Entering edit mode
7.2 years ago
qudrat
▴
100
When I see TopHat BAM header file it looks like
@SQ SN:chr10 LN:133797422
@SQ SN:chr10_GL383545v1_alt LN:179254
@SQ SN:chr10_GL383546v1_alt LN:309802
@SQ SN:chr10_KI270824v1_alt LN:181496
@SQ SN:chr10_KI270825v1_alt LN:188315
Here i have copied only chr10 header file and it has many lines. What are these multiple line indicates?

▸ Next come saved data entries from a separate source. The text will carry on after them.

[config.mk]
export PLATFORM = sky130hd
export DESIGN_NAME = sorted_priority_queue_core
export DESIGN_NICKNAME = d
export VERILOG_FILES = /design/src/rtl/spq_pkg.sv /design/src/rtl/spq_cell.sv /design/src/rtl/sorted_priority_queue_core.sv
export VERILOG_INCLUDE_DIRS = /design/src /design/src/rtl
export SDC_FILE = /design/constraint.sdc
export NUM_CORES = 2
export LEC_CHECK = 0
export ABC_AREA = 1
export BUFFER_PORTS_ARGS = -buffer_cell sky130_fd_sc_hd__buf_4
export CORE_MARGIN = 2
export CORE_UTILIZATION = 69
export CTS_CLUSTER_DIAMETER = 50
export CTS_CLUSTER_SIZE = 20
export DETAILED_ROUTE_END_ITERATION = 12
export MAX_ROUTING_LAYER = met4
export PLACE_DENSITY = 0.86
export SETUP_SLACK_MARGIN = 0.4
export SLEW_MARGIN = 5
export SYNTH_ARGS = -nofsm -noshare
export SYNTH_HDL_FRONTEND = slang
export SYNTH_HIERARCHICAL = 1
export SYNTH_SLANG_ARGS = --single-unit
[constraint.sdc]
create_clock -name clk -period 11.4 [get_ports clk]
set_input_delay 1.14 -clock clk [delete_from_list [all_inputs] [get_ports clk]]
set_output_delay 1.14 -clock clk [all_outputs]
set_load 0.005 [all_outputs]
[src/rtl/sorted_priority_queue_core_defines.svh]
// assertion macros shared by the sorted priority queue rtl
// no dependencies; assertions compile away when SYNTHESIS is defined
`ifndef SORTED_PRIORITY_QUEUE_CORE_DEFINES_SVH
`define SORTED_PRIORITY_QUEUE_CORE_DEFINES_SVH

`ifndef SYNTHESIS
// checked property, ignored while reset is asserted
`define SPQ_ASSERT(label, prop) \
  label: assert property (@(posedge clk) disable iff (!rst_n) prop) \
    else $error("spq assertion failed");
// checked property, also during reset
`define SPQ_ASSERT_ALWAYS(label, prop) \
  label: assert property (@(posedge clk) prop) \
    else $error("spq assertion failed");
`else
`define SPQ_ASSERT(label, prop)
`define SPQ_ASSERT_ALWAYS(label, prop)
`endif

`endif

[src/rtl/spq_pkg.sv]
// shared types and constants for the sorted priority queue
// no dependencies
package spq_pkg;

  localparam int QUEUE_DEPTH = 16;
  localparam int CNT_W       = $clog2(QUEUE_DEPTH + 1);
  localparam int VALUE_W     = 32;
  localparam int PRIO_W      = 16;
  localparam int OUT_CNT_W   = 5;
  localparam int ERR_W       = 2;

  // request codes
  typedef enum logic {
    CMD_PUSH = 1'b0,
    CMD_POP  = 1'b1
  } cmd_t;

  // error codes
  localparam logic [ERR_W-1:0] ERR_OK    = 2'd0;
  localparam logic [ERR_W-1:0] ERR_FULL  = 2'd1;
  localparam logic [ERR_W-1:0] ERR_EMPTY = 2'd2;

  // one stored entry
  typedef struct packed {
    logic signed [VALUE_W-1:0] value;
    logic [PRIO_W-1:0]         prio;
  } entry_t;

  // shift control broadcast to every cell
  typedef struct packed {
    logic push;
    logic pop;
  } cell_ctl_t;

endpackage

here is the bam spec: https://github.com/samtools/hts-specs/blob/master/SAMv1.pdf
Thank you! I have one more question. I am doing Cufflinks analysis on hundreds of index BAM file. Can i do it chromosome wise to save the time as i am interested in only sex chromosome
no, you'll get false positives.
What if I split the BAM file by chromosome using following command samtools view -b input.bam chr1 chr2 chr3 chr4 > output.bam and then Cufflinks is done. How would it produce false positive? Can you help me understand or give me some reference? Actually it has been hampering my work for long and I would be extremely grateful of you.
sorry, i was wrong: I thought you wanted to map your reads on each distinct chromosome . I don't know what would happen for cufflink.